EFFECT OF THE TEMPERATURE OF GROWTH OF ESCHERICHIA COLI ON THE FORMATION OF BETA-GALACTOSIDASE.

Marr, Allen G. (University of California, Davis), John L. Ingraham, and Craig L. Squires. Effect of the temperature of growth of Escherichia coli on the formation of beta-galactosidase. J. Bacteriol. 87:356-362. 1964.-The synthesis of beta-galactosidase was measured during exponential growth of Escherichia coli in a succinate-minimal medium over a temperature range of 10 to 43 C for the following: (i) a constitutive strain, and (ii) an inducible cryptic strain, induced maximally with isopropyl-thio-beta-d-galactopyranoside (IPTG), or induced submaximally with IPTG. The differential rates of synthesis of beta-galactosidase were identical for the constitutive strain and for the fully induced strain; the rates were constant from 20 to 43 C, and decreased progressively with a decrease in temperature below 20 C. Thus, in the absence of specific repression, the ability of E. coli to produce beta-galactosidase decreases at low temperature.

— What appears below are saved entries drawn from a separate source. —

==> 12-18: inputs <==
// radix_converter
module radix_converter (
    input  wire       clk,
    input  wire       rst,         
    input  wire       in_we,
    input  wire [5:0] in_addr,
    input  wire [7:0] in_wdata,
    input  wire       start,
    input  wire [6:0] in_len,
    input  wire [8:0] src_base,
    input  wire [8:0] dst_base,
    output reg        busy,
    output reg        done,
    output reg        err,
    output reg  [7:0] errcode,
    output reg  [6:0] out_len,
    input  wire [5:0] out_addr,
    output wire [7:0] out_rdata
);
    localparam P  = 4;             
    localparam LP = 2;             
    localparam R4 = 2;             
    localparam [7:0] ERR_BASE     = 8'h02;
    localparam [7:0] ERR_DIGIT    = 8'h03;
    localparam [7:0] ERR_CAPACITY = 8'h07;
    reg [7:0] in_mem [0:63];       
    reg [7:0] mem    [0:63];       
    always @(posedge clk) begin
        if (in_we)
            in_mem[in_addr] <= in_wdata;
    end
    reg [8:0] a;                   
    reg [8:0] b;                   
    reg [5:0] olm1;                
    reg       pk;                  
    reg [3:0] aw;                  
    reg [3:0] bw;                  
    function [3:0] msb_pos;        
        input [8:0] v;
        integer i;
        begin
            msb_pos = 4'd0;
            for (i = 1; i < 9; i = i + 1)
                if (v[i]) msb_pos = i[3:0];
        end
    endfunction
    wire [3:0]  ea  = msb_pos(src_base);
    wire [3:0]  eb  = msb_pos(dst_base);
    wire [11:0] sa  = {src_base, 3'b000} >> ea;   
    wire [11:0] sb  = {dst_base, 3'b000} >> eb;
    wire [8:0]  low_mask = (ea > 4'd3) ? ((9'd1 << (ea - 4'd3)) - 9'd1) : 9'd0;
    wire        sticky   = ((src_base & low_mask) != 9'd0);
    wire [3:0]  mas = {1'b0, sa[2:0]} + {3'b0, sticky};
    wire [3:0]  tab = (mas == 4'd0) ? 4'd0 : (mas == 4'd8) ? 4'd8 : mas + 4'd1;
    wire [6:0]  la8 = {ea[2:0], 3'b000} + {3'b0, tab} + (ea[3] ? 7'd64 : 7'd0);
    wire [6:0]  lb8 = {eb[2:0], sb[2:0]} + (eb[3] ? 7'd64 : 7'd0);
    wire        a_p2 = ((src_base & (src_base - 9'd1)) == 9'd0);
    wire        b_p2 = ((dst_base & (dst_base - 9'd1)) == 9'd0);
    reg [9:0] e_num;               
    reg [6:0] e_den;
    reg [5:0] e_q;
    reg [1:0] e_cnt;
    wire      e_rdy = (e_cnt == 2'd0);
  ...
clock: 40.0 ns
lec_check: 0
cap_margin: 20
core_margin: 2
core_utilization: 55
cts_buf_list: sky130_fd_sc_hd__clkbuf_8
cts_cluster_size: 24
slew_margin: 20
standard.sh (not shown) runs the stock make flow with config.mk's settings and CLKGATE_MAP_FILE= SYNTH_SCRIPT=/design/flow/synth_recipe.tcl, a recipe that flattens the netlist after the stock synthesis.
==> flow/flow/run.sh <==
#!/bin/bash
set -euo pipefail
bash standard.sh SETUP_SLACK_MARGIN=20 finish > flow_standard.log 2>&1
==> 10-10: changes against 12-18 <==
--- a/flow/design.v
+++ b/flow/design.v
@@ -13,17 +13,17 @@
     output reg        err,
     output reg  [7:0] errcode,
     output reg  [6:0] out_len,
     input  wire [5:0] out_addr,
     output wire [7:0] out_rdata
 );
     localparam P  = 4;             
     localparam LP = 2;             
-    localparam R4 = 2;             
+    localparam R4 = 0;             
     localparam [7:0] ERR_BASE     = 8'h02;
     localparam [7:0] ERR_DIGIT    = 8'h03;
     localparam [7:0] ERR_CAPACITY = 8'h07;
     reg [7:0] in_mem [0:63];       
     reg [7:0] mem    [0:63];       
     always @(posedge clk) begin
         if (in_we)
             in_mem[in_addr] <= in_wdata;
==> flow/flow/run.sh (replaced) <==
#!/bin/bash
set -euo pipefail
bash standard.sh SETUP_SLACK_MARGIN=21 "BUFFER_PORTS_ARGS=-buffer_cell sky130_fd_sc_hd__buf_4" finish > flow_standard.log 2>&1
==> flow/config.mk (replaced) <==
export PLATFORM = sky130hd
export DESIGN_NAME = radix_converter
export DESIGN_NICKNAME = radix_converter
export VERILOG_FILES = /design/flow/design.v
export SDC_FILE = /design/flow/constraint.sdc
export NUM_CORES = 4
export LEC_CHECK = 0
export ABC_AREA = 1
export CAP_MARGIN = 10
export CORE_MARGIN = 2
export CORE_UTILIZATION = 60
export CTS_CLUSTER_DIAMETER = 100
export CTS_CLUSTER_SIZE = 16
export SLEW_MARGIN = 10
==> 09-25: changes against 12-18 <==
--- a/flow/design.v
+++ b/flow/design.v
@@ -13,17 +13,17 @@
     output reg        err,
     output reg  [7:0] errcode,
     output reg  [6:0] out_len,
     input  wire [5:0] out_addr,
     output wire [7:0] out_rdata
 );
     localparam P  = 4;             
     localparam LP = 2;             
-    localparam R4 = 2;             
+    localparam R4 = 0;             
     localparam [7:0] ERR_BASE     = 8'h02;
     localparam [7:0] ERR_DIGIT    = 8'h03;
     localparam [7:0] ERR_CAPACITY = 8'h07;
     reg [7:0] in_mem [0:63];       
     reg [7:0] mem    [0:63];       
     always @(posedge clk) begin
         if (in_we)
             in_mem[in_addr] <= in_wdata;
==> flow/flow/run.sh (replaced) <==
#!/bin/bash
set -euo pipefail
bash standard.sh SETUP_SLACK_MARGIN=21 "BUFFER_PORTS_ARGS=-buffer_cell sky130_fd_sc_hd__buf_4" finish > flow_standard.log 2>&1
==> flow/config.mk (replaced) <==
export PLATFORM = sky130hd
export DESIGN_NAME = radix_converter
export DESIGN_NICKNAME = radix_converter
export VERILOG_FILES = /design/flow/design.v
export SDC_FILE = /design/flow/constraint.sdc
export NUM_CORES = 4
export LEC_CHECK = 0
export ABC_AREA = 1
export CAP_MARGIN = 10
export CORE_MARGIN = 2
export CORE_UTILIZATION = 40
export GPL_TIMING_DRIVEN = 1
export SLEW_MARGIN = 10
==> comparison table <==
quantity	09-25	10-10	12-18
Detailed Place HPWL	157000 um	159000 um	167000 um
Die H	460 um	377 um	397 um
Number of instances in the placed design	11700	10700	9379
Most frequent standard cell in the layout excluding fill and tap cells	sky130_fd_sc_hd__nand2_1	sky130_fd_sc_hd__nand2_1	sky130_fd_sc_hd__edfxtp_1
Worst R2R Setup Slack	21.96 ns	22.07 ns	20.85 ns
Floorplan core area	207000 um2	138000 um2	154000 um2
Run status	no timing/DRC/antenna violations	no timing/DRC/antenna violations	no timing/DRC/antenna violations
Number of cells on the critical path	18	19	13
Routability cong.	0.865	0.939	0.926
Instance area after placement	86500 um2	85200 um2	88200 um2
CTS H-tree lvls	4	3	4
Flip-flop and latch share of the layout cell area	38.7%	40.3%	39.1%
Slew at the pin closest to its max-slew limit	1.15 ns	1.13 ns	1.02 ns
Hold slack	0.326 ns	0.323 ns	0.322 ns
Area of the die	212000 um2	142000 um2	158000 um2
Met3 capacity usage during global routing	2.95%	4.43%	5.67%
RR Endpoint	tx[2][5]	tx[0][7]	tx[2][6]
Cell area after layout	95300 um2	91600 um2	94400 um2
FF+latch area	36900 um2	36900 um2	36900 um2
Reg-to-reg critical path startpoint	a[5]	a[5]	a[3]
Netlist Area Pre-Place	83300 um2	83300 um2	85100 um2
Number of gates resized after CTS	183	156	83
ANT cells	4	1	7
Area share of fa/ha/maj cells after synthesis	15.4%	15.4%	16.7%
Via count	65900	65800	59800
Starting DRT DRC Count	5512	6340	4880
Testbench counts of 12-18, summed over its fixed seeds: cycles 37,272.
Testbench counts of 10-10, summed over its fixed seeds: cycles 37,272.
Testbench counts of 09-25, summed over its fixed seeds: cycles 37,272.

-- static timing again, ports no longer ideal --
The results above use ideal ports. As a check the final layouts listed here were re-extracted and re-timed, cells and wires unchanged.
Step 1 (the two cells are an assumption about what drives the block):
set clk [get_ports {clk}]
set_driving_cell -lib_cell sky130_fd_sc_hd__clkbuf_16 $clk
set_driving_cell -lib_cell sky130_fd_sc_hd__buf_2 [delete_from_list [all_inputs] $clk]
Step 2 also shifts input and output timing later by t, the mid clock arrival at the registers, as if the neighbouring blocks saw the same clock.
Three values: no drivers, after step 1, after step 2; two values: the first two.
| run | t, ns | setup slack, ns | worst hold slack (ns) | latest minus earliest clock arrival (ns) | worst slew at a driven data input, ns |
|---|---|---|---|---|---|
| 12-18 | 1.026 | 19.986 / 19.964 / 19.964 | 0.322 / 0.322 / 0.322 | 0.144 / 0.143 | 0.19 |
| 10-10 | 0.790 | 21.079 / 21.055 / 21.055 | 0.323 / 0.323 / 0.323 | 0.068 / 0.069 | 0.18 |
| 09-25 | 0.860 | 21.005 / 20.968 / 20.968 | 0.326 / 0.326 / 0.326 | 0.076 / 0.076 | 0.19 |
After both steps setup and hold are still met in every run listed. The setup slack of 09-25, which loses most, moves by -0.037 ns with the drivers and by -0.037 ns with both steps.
Source: an optimization exercise on an open RTL-to-GDS flow (aim: small area, a short achievable clock period and few clock cycles). Production flows keep margins and buffers that such runs may drop. RTL that was checked went through simulation tests only; none was proved equivalent to the original. Power is estimated from default activity; no workload was simulated.

==> flow/design.v <==
module vhil_gateway (
    input  wire        clk,
    input  wire        rst,             
    input  wire        rx_valid,
    input  wire [7:0]  rx_data,
    input  wire        rx_eos,
    input  wire        rx_err,
    output wire        rx_ready,
    output wire        tx_valid,
    input  wire        tx_ready,
    output wire [7:0]  tx_data,
    output wire        tx_last,
    output wire        ev_valid,
    output wire [2:0]  ev_kind,
    output wire [15:0] ev_voltage_mv,
    output wire [7:0]  ev_temp_c,
    output wire [1:0]  halt_cause
);
    localparam [7:0] SYNC = 8'hAA;
    reg [1:0] halt_q;       
    reg [2:0] cnt;          
    reg       rdy_q;        
    reg [7:0] d1, d2, d3;   
    reg [7:0] acc;          
    reg       low_q;        
    reg       pend;         
    reg       tx_valid_q;
    reg [3:0] tx_idx;       
    reg [7:0] tx_data_q;
    reg       tx_last_q;
    reg       ev_valid_q;
    reg [1:0] ev_k;         
    assign rx_ready = rdy_q;
    wire c0 = (cnt == 3'd0);
    wire c1 = (cnt == 3'd1);
    wire c2 = (cnt == 3'd2);
    wire c3 = (cnt == 3'd3);
    wire c4 = (cnt == 3'd4);
    wire rx_fire = rdy_q && (rx_valid || rx_eos || rx_err);
    wire ev_term = rdy_q && (rx_err || rx_eos);
    wire ev_byte = rx_fire && !rx_err && !rx_eos;
    wire is_sync = (rx_data == SYNC);
    function [7:0] add8(input [7:0] a, input [7:0] b);
        reg [7:0] g0, p0, g1, p1, g2, p2, g3;
        integer i;
        begin
            g0 = a & b;
            p0 = a ^ b;
            for (i = 0; i < 8; i = i + 1) begin
                g1[i] = (i >= 1) ? g0[i] | (p0[i] & g0[i-1]) : g0[i];
                p1[i] = (i >= 1) ? p0[i] & p0[i-1] : p0[i];
            end
            for (i = 0; i < 8; i = i + 1) begin
                g2[i] = (i >= 2) ? g1[i] | (p1[i] & g1[i-2]) : g1[i];
                p2[i] = (i >= 2) ? p1[i] & p1[i-2] : p1[i];
            end
            for (i = 0; i < 8; i = i + 1)
                g3[i] = (i >= 4) ? g2[i] | (p2[i] & g2[i-4]) : g2[i];
            add8 = p0 ^ {g3[6:0], 1'b0};
        end
    endfunction
    wire       sum_ok = (rx_data == acc);
    wire win_end = ev_byte && c4;
    wire win_ok  = win_end && sum_ok;
    wire hot   = d3[7] | d3[6] | (&d3[5:2] & (d3[1] | d3[0]));
    wire lo_hi = ~|d1[7:4] & ~(d1[3] & d1[2]);                
    wire lo_lo = ~|d2[7:5] & ~(d2[4] & d2[3] & d2[2]);         
    wire low_v = lo_hi | ((d1 == 8'h0C) & lo_lo);
    wire [1:0] status = {hot, ~hot & low_q};
    wire       adv     = tx_valid_q && tx_ready;
    wire       tx_done = adv && tx_last_q;
    wire       busy_n  = tx_valid_q && !tx_done;       
    wire       pend_n  = (win_ok || pend) && busy_n;
    wire       txv_n   = win_ok || pend || busy_n;
    wire       last_i  = tx_idx[3] & tx_idx[2];              
    wire [3:0] idx_inc = last_i ? 4'd0 : tx_idx + 4'd1;
    wire [8:4] lt_h = {~tx_idx[3],
                       ~tx_idx[3] & ~(tx_idx[2] & tx_idx[1] & tx_idx[0]),
                       ~tx_idx[3] & ~(tx_idx[2] & tx_idx[1]),
                       ~tx_idx[3] & ~(tx_idx[2] & (tx_idx[1] | tx_idx[0])),
                       ~tx_idx[3] & ~tx_idx[2]};
    wire [3:0] idx_n   = !tx_valid_q ? 4'd0 : (adv ? idx_inc : tx_idx);
    reg [7:0] next_byte;
    always @(*) begin
        case (tx_idx)
            4'd1:    next_byte = 8'h01;
            4'd3:    next_byte = 8'h08;
            4'd4:    next_byte = d1;
            4'd5:    next_byte = d2;
            4'd6:    next_byte = d3;
            4'd7:    next_byte = {6'd0, status};
            default: next_byte = 8'h00;
        endcase
    end
    wire [4:1] free_n;
    genvar k;
    generate
        for (k = 1; k <= 4; k = k + 1) begin : g_free
            assign free_n[k] = !pend && !(tx_valid_q && lt_h[k == 3 ? 8 : k + 4]);
        end
    endgenerate
    wire rdy_take = c0 ? (!is_sync || free_n[1]) :
                    c1 ? free_n[2] :
                    c2 ? free_n[3] :
                    c3 ? free_n[4] : 1'b1;
    wire rdy_keep = c1 ? free_n[1] :
                    c2 ? free_n[2] :
                    c3 ? free_n[3] :
                    c4 ? free_n[4] : 1'b1;
    wire rdy_n = (halt_q == 2'd0) && !ev_term && (rx_fire ? rdy_take : rdy_keep);
    always @(posedge clk) begin
        if (rdy_q && c1) d1 <= rx_data;
        if (rdy_q && c2) d2 <= rx_data;
        if (rdy_q && c3) d3 <= rx_data;
        if (rdy_q && c4) low_q <= low_v;
        if (c0)
            acc <= SYNC;
        else if (rdy_q && rx_valid && !c4)
            acc <= add8(acc, rx_data);
        if (!tx_valid_q || tx_ready) begin
            tx_data_q <= next_byte;
            tx_last_q <= (tx_idx == 4'd11);
        end
        tx_idx <= idx_n;
        ev_k   <= {(win_end && !sum_ok) || (ev_term && !rx_err),
                   win_ok || (ev_term && !rx_err)};
        if (rst) begin
            halt_q     <= 2'd0;
            cnt        <= 3'd0;
            rdy_q      <= 1'b1;
            pend       <= 1'b0;
            tx_valid_q <= 1'b0;
            ev_valid_q <= 1'b0;
        end else begin
            if (ev_term) begin
                halt_q <= rx_err ? 2'd2 : 2'd1;
                cnt    <= 3'd0;
            end else if (ev_byte) begin
                if (c0)
                    cnt <= is_sync ? 3'd1 : 3'd0;
                else if (c4)
                    cnt <= 3'd0;
                else
                    cnt <= {c3, c1 | c2, c2};
            end
            rdy_q      <= rdy_n;
            pend       <= pend_n;
            tx_valid_q <= txv_n;
            ev_valid_q <= ev_term || win_end;
        end
    end
    assign tx_valid      = tx_valid_q;
    assign tx_data       = tx_data_q;
    assign tx_last       = tx_last_q;
    assign ev_valid      = ev_valid_q;
    assign ev_kind       = {halt_q[1], ev_k};
    assign ev_voltage_mv = {d1, d2};
    assign ev_temp_c     = d3;
    assign halt_cause    = halt_q;
endmodule
clock: 5.0 ns
lec_check: 0
abc_area: 1
cap_margin: 20
core_area: 5 5 105 105
die_area: 0 0 110 110
setup_slack_margin: 3.0
slew_margin: 20
standard.sh (not shown) runs the stock make flow with config.mk's settings and CLKGATE_MAP_FILE= SYNTH_SCRIPT=/design/flow/synth_recipe.tcl, a recipe that flattens the netlist after the stock synthesis.
==> flow/flow/run.sh <==
#!/bin/bash
# Standard ORFS layout (the standard.sh), with the port buffers made
# from sky130_fd_sc_hd__buf_1 instead of the default delay buffer.
set -euo pipefail
export BUFFER_PORTS_ARGS="-buffer_cell sky130_fd_sc_hd__buf_1"
bash standard.sh > standard.log 2>&1
Change:
--- a/flow/design.v
+++ b/flow/design.v
@@ -19,13 +19,13 @@
     localparam [7:0] SYNC = 8'hAA;
     reg [1:0] halt_q;       
     reg [2:0] cnt;          
     reg       rdy_q;        
     reg [7:0] d1, d2, d3;   
     reg [7:0] acc;          
-    reg       low_q;        
+    reg [1:0] stat_q;       
     reg       pend;         
     reg       tx_valid_q;
     reg [3:0] tx_idx;       
     reg [7:0] tx_data_q;
     reg       tx_last_q;
     reg       ev_valid_q;
@@ -63,13 +63,13 @@
     wire win_end = ev_byte && c4;
     wire win_ok  = win_end && sum_ok;
     wire hot   = d3[7] | d3[6] | (&d3[5:2] & (d3[1] | d3[0]));
     wire lo_hi = ~|d1[7:4] & ~(d1[3] & d1[2]);                
     wire lo_lo = ~|d2[7:5] & ~(d2[4] & d2[3] & d2[2]);         
     wire low_v = lo_hi | ((d1 == 8'h0C) & lo_lo);
-    wire [1:0] status = {hot, ~hot & low_q};
+    wire [1:0] status = {hot, ~hot & low_v};
     wire       adv     = tx_valid_q && tx_ready;
     wire       tx_done = adv && tx_last_q;
     wire       busy_n  = tx_valid_q && !tx_done;       
     wire       pend_n  = (win_ok || pend) && busy_n;
     wire       txv_n   = win_ok || pend || busy_n;
     wire       last_i  = tx_idx[3] & tx_idx[2];              
@@ -85,21 +85,21 @@
         case (tx_idx)
             4'd1:    next_byte = 8'h01;
             4'd3:    next_byte = 8'h08;
             4'd4:    next_byte = d1;
             4'd5:    next_byte = d2;
             4'd6:    next_byte = d3;
-            4'd7:    next_byte = {6'd0, status};
+            4'd7:    next_byte = {6'd0, stat_q};
             default: next_byte = 8'h00;
         endcase
     end
     wire [4:1] free_n;
     genvar k;
     generate
         for (k = 1; k <= 4; k = k + 1) begin : g_free
-            assign free_n[k] = !pend && !(tx_valid_q && lt_h[k == 3 ? 8 : k + 4]);
+            assign free_n[k] = !pend && !(tx_valid_q && lt_h[k + 4]);
         end
     endgenerate
     wire rdy_take = c0 ? (!is_sync || free_n[1]) :
                     c1 ? free_n[2] :
                     c2 ? free_n[3] :
                     c3 ? free_n[4] : 1'b1;
@@ -109,13 +109,13 @@
                     c4 ? free_n[4] : 1'b1;
     wire rdy_n = (halt_q == 2'd0) && !ev_term && (rx_fire ? rdy_take : rdy_keep);
     always @(posedge clk) begin
         if (rdy_q && c1) d1 <= rx_data;
         if (rdy_q && c2) d2 <= rx_data;
         if (rdy_q && c3) d3 <= rx_data;
-        if (rdy_q && c4) low_q <= low_v;
+        if (rdy_q && c4) stat_q <= status;
         if (c0)
             acc <= SYNC;
         else if (rdy_q && rx_valid && !c4)
             acc <= add8(acc, rx_data);
         if (!tx_valid_q || tx_ready) begin
             tx_data_q <= next_byte;
The changed run ran to the end with no violations.
Register-to-register slack gets worse by 0.07 ns.
Core utilization goes up by 0.37 points.
Die area stays the same.
Clock skew stays flat.
Worst setup slack gets better by 0.014 ns.
Design area goes up by 1.1%.
Non-clock buffer count is unchanged.
Via count goes down by 0.91%.
Routed wire length goes up by 1.4%.
Combinational power goes down by about 0.9%.
Testbench counts after the change, summed over its fixed seeds: cycles 29,374.
For the first run of this note, only the layout was checked, not whether the RTL still works.

========
cedar:
Another version of the RTL of vhil_gateway (not shown whole).
For scale: about 50 flip-flops, roughly 55 I/O pins.
// vhil_gateway
module vhil_gateway (
    input  wire        clk,
    input  wire        rst,             
    input  wire        rx_valid,
    input  wire [7:0]  rx_data,
    input  wire        rx_eos,
    input  wire        rx_err,
    output wire        rx_ready,
    output wire        tx_valid,
    input  wire        tx_ready,
    output wire [7:0]  tx_data,
    output wire        tx_last,
    output wire        ev_valid,
    output wire [2:0]  ev_kind,
    output wire [15:0] ev_voltage_mv,
    output wire [7:0]  ev_temp_c,
    output wire [1:0]  halt_cause
);
==> module vhil_gateway, before the edit <==
module vhil_gateway (
    input  wire        clk,
    input  wire        rst,             
    input  wire        rx_valid,
    input  wire [7:0]  rx_data,
    input  wire        rx_eos,
    input  wire        rx_err,
    output wire        rx_ready,
    output wire        tx_valid,
    input  wire        tx_ready,
    output wire [7:0]  tx_data,
    output wire        tx_last,
    output wire        ev_valid,
    output wire [2:0]  ev_kind,
    output wire [15:0] ev_voltage_mv,
    output wire [7:0]  ev_temp_c,
    output wire [1:0]  halt_cause
);
    localparam [7:0] SYNC = 8'hAA;
    reg [1:0] halt_q;       
    reg [2:0] cnt;          
    reg       rdy_q;        
    reg [7:0] d1, d2, d3;   
    reg [1:0] stat_q;       
    reg       pend;         
    reg       tx_valid_q;
    reg [3:0] tx_idx;       
    reg [7:0] tx_data_q;
    reg       tx_last_q;
    reg       ev_valid_q;
    reg [1:0] ev_k;         
    assign rx_ready = rdy_q;
    wire c0 = (cnt == 3'd0);
    wire c1 = (cnt == 3'd1);
    wire c2 = (cnt == 3'd2);
    wire c3 = (cnt == 3'd3);
    wire c4 = (cnt == 3'd4);
    wire rx_fire = rdy_q && (rx_valid || rx_eos || rx_err);
    wire ev_term = rdy_q && (rx_err || rx_eos);
    wire ev_byte = rx_fire && !rx_err && !rx_eos;
    wire is_sync = (rx_data == SYNC);
    wire [7:0] s1 = d1 ^ d2 ^ SYNC;
    wire [7:0] k1 = (d1 & d2) | (d1 & SYNC) | (d2 & SYNC);
    wire [7:0] x  = s1 ^ {k1[6:0], 1'b0} ^ d3;
    wire [7:0] y  = {(s1[6:0] & {k1[5:0], 1'b0}) | (s1[6:0] & d3[6:0]) |
                     ({k1[5:0], 1'b0} & d3[6:0]), 1'b0};
    wire [7:0] need_c = x ^ y ^ rx_data;
    wire [7:0] give_c = {(x[6:0] & y[6:0]) | ((x[6:0] | y[6:0]) & ~rx_data[6:0]), 1'b0};
    wire       sum_ok = (need_c == give_c);
    wire win_end = ev_byte && c4;
    wire win_ok  = win_end && sum_ok;
    wire hot   = d3[7] | d3[6] | (&d3[5:2] & (d3[1] | d3[0]));
    wire lo_hi = ~|d1[7:4] & ~(d1[3] & d1[2]);                
    wire lo_lo = ~|d2[7:5] & ~(d2[4] & d2[3] & d2[2]);         
    wire low_v = lo_hi | ((d1 == 8'h0C) & lo_lo);
    wire [1:0] status = {hot, ~hot & low_v};
    wire       adv     = tx_valid_q && tx_ready;
    wire       tx_done = adv && tx_last_q;
    wire       busy_n  = tx_valid_q && !tx_done;       
    wire       pend_n  = (win_ok || pend) && busy_n;
    wire       txv_n   = win_ok || pend || busy_n;
    wire       last_i  = tx_idx[3] & tx_idx[2];              
    wire [3:0] idx_inc = last_i ? 4'd0 : tx_idx + 4'd1;
    wire [8:4] lt_h = {~tx_idx[3],
                       ~tx_idx[3] & ~(tx_idx[2] & tx_idx[1] & tx_idx[0]),
                       ~tx_idx[3] & ~(tx_idx[2] & tx_idx[1]),
                       ~tx_idx[3] & ~(tx_idx[2] & (tx_idx[1] | tx_idx[0])),
                       ~tx_idx[3] & ~tx_idx[2]};
    wire [3:0] idx_n   = !tx_valid_q ? 4'd0 : (adv ? idx_inc : tx_idx);
    reg [7:0] next_byte;
    always @(*) begin
        case (tx_idx)
            4'd1:    next_byte = 8'h01;
            4'd3:    next_byte = 8'h08;
            4'd4:    next_byte = d1;
            4'd5:    next_byte = d2;
            4'd6:    next_byte = d3;
            4'd7:    next_byte = {6'd0, stat_q};
            default: next_byte = 8'h00;
        endcase
    end
    wire [4:1] free_n;
    genvar k;
    generate
        for (k = 1; k <= 4; k = k + 1) begin : g_free
            assign free_n[k] = !pend && !(tx_valid_q && lt_h[k + 4]);
        end
    endgenerate
    wire rdy_take = c0 ? (!is_sync || free_n[1]) :
                    c1 ? free_n[2] :
                    c2 ? free_n[3] :
                    c3 ? free_n[4] : 1'b1;
    wire rdy_keep = c1 ? free_n[1] :
                    c2 ? free_n[2] :
                    c3 ? free_n[3] :
                    c4 ? free_n[4] : 1'b1;
    wire rdy_n = (halt_q == 2'd0) && !ev_term && (rx_fire ? rdy_take : rdy_keep);
    always @(posedge clk) begin
        if (rdy_q && c1) d1 <= rx_data;
        if (rdy_q && c2) d2 <= rx_data;
        if (rdy_q && c3) d3 <= rx_data;
        if (rdy_q && c4) stat_q <= status;
        if (!tx_valid_q || tx_ready) begin
            tx_data_q <= next_byte;
            tx_last_q <= (tx_idx == 4'd11);
        end
        tx_idx <= idx_n;
        ev_k   <= {(win_end && !sum_ok) || (ev_term && !rx_err),
                   win_ok || (ev_term && !rx_err)};
        if (rst) begin
            halt_q     <= 2'd0;
            cnt        <= 3'd0;
            rdy_q      <= 1'b1;
            pend       <= 1'b0;
            tx_valid_q <= 1'b0;
            ev_valid_q <= 1'b0;
        end else begin
            if (ev_term) begin
                halt_q <= rx_err ? 2'd2 : 2'd1;
                cnt    <= 3'd0;
            end else if (ev_byte) begin
                if (c0)
                    cnt <= is_sync ? 3'd1 : 3'd0;
                else if (c4)
                    cnt <= 3'd0;
                else
                    cnt <= {c3, c1 | c2, c2};
            end
            rdy_q      <= rdy_n;
            pend       <= pend_n;
            tx_valid_q <= txv_n;
            ev_valid_q <= ev_term || win_end;
        end
    end
    assign tx_valid      = tx_valid_q;
    assign tx_data       = tx_data_q;
    assign tx_last       = tx_last_q;
    assign ev_valid      = ev_valid_q;
    assign ev_kind       = {halt_q[1], ev_k};
    assign ev_voltage_mv = {d1, d2};
    assign ev_temp_c     = d3;
    assign halt_cause    = halt_q;
endmodule
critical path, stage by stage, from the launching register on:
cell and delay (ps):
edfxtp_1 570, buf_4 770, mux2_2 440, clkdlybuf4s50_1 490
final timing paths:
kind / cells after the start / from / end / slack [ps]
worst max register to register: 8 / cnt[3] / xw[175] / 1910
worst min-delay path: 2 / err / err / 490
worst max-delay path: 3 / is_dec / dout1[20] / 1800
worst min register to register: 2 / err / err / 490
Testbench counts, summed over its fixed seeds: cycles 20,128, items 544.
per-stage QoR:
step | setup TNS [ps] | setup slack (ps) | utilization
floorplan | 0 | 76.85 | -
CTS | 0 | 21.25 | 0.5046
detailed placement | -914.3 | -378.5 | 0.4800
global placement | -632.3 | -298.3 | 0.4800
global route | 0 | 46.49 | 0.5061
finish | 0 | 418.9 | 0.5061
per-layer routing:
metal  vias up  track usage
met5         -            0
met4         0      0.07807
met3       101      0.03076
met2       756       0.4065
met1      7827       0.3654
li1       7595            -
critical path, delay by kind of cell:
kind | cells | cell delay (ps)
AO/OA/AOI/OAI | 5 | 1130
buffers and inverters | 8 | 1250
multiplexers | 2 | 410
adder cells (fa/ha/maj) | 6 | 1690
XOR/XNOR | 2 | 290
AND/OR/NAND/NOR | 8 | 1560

The differential rate of the submaximally induced culture was minimal between 20 and 30 C, and increased progressively with temperature both above 30 C and below 20 C. That the repressor concentration is maximal at 20 C was established by measuring the rate of induced synthesis of beta-galactosidase as a function of the concentration of IPTG; the relative concentrations of repressor were 1.00:3.28:0.25 at 40, 20, and 10 C, respectively. After an abrupt change in temperature, the differential rate of a submaximally induced culture changed gradually to the rate of the steady state, which is in agreement with the proposal that the effect of temperature is on the concentration of repressor and not on the equilibrium between repressor and its site of action. The effect of temperature on catabolic repression was determined by comparing the differential rate of synthesis of beta-galactosidase by a constitutive strain grown in succinate-minimal medium with the rate in glucose-minimal medium at various temperatures; the ratio of the rates in the two media decreased progressively and approached 2.0 as the temperature of growth was increased.